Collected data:
▼
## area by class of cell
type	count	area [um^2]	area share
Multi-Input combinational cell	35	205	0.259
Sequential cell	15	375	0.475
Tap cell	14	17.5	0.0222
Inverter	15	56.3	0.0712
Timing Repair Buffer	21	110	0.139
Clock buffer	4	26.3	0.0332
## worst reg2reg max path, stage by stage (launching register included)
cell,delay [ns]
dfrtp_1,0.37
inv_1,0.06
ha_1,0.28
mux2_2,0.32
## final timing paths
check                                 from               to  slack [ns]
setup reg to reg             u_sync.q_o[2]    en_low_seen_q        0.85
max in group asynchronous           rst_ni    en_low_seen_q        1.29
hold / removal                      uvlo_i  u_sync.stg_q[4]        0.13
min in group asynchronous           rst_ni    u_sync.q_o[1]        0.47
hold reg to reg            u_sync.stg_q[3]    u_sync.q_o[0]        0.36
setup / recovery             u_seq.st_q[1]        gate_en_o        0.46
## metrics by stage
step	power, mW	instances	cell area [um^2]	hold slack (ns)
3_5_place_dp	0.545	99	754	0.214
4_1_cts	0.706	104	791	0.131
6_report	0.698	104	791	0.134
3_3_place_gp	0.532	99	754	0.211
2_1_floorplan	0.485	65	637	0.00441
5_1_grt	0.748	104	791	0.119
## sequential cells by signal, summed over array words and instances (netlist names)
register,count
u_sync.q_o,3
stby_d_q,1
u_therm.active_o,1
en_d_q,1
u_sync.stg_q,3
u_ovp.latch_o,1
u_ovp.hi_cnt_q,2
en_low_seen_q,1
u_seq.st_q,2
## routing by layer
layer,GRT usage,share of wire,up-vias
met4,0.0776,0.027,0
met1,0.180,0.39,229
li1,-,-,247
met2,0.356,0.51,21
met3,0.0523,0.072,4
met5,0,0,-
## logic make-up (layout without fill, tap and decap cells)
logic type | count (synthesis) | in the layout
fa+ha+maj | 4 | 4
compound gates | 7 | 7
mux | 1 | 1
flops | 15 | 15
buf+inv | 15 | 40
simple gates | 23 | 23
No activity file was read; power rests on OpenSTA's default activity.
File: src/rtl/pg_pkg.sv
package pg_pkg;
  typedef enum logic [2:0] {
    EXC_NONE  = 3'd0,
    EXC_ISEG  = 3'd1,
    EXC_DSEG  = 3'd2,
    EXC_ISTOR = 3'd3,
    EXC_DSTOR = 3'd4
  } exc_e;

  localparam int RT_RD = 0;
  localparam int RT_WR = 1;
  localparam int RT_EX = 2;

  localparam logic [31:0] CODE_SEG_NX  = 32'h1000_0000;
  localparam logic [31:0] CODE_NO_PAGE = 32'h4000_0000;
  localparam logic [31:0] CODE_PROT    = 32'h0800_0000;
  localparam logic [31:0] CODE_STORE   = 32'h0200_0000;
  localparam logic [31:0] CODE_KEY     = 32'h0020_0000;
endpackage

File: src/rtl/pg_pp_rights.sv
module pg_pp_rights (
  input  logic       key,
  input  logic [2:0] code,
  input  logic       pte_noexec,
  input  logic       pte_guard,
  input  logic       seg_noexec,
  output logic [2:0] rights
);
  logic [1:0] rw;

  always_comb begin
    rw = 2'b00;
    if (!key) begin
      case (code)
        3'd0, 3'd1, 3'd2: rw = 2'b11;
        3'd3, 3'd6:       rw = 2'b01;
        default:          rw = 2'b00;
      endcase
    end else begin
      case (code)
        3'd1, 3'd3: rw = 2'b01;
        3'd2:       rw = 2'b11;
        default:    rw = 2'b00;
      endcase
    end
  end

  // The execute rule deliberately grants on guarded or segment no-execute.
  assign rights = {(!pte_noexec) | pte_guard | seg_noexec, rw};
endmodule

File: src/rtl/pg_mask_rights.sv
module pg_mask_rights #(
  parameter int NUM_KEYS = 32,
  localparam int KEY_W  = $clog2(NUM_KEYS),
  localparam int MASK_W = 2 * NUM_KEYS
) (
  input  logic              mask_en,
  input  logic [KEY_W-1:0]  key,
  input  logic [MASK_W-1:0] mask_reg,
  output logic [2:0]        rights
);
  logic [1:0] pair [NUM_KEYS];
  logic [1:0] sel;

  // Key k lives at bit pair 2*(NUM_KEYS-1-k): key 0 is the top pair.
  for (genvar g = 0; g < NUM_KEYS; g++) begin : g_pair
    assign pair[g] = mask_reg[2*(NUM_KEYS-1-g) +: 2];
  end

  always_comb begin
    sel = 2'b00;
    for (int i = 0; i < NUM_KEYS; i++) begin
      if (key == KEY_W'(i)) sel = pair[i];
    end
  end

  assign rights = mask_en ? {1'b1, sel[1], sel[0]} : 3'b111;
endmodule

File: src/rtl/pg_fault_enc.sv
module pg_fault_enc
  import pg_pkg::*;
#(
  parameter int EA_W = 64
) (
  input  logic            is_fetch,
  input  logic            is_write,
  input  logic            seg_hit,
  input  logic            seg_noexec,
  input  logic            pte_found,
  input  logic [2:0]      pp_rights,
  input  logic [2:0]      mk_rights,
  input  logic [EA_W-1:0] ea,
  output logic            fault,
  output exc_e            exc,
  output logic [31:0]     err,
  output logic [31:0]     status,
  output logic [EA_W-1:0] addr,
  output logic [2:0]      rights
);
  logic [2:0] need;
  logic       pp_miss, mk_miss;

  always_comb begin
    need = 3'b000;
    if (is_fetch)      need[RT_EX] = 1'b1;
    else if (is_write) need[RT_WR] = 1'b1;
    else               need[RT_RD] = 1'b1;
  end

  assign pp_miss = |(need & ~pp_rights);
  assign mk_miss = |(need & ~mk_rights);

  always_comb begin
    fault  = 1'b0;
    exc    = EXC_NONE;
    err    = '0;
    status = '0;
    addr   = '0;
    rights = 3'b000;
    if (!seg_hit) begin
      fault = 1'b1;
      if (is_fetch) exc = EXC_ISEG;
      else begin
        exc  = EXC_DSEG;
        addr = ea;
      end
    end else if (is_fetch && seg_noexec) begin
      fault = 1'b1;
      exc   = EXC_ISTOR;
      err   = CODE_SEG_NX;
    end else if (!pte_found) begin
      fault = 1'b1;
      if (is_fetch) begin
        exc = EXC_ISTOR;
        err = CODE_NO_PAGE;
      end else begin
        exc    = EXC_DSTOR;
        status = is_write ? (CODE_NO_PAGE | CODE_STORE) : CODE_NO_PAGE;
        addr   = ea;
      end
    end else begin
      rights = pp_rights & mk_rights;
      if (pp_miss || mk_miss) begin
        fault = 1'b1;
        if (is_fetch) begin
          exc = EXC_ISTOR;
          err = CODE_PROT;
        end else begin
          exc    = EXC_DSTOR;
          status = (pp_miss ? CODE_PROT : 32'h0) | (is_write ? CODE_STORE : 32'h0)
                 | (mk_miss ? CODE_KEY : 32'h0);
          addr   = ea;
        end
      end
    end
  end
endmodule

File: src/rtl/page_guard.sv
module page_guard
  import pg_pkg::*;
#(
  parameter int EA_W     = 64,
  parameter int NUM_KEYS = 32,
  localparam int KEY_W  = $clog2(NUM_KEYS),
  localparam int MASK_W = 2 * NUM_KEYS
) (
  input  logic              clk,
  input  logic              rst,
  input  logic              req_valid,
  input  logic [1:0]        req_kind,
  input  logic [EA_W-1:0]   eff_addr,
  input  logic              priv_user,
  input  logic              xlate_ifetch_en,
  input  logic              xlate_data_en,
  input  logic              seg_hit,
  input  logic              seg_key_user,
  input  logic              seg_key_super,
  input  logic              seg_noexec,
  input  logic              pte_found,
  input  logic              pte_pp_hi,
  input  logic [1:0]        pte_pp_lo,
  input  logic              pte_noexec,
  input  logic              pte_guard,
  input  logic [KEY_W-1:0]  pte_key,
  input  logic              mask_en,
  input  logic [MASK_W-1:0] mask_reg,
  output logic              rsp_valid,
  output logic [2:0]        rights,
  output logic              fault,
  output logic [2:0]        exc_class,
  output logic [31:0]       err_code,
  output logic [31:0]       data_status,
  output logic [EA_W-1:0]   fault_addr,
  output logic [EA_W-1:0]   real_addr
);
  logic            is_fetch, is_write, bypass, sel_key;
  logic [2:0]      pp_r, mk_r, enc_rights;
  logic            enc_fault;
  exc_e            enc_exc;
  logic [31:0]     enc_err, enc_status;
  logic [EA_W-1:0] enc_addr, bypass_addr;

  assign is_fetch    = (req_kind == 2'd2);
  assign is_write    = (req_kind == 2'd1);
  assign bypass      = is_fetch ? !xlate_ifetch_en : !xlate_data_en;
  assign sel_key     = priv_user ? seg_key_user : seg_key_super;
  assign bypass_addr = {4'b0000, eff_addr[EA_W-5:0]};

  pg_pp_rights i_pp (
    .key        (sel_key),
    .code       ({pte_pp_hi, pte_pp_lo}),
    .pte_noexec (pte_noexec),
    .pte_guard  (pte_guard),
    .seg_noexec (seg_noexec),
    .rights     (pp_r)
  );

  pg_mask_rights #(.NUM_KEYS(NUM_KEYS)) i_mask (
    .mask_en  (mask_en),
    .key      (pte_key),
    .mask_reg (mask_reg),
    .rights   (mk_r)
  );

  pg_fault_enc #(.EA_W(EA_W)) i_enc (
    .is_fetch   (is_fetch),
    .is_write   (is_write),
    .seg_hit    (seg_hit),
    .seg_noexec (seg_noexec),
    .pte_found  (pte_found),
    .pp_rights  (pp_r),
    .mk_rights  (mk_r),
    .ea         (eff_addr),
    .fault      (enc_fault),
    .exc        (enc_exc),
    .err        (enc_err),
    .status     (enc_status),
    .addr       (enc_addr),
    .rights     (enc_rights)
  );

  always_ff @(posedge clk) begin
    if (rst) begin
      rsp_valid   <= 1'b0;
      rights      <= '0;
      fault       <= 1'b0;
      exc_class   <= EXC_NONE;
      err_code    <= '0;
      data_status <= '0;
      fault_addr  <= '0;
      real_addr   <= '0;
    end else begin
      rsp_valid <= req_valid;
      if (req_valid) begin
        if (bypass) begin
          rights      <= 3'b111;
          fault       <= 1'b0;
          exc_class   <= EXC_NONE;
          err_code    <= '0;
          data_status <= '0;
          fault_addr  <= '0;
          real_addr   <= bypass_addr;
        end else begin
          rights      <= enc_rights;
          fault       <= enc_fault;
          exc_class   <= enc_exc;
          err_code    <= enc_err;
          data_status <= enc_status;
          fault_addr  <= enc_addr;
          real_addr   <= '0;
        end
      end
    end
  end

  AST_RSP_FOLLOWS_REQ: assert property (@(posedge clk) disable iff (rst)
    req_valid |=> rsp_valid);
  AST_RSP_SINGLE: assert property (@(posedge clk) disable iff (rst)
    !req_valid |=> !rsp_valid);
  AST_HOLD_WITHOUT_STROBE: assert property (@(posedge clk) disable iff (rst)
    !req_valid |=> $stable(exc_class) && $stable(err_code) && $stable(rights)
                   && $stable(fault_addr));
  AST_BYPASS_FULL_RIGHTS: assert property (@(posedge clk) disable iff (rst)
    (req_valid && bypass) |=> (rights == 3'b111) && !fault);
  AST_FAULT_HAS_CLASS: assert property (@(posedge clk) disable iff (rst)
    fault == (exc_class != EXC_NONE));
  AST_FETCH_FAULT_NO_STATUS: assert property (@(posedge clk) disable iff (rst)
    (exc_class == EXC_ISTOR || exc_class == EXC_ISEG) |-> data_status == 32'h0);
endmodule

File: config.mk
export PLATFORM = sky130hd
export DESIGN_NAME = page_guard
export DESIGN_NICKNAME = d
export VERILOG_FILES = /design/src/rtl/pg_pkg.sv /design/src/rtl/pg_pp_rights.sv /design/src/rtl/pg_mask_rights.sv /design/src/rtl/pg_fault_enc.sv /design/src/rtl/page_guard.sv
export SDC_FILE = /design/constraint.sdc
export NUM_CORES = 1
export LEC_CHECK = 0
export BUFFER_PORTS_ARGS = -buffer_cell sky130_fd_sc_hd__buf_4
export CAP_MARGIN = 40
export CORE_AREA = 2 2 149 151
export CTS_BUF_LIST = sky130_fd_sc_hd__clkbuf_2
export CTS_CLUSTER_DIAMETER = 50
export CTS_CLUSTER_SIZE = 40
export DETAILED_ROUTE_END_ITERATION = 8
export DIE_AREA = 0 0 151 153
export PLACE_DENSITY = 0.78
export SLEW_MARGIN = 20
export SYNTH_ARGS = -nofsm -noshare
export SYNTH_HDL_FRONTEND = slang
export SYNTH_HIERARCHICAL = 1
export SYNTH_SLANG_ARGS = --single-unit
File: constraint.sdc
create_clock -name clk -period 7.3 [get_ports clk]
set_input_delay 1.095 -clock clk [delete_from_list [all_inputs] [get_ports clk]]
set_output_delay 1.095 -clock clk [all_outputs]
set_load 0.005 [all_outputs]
▲
> **Task description**: With the line containing "cell,delay [ns]" as the last one, please set down exactly the lines of the records above from their very first line, and nothing more.

> **Solution to this exercise**:
## area by class of cell
type	count	area [um^2]	area share
Multi-Input combinational cell	35	205	0.259
Sequential cell	15	375	0.475
Tap cell	14	17.5	0.0222
Inverter	15	56.3	0.0712
Timing Repair Buffer	21	110	0.139
Clock buffer	4	26.3	0.0332
## worst reg2reg max path, stage by stage (launching register included)
cell,delay [ns]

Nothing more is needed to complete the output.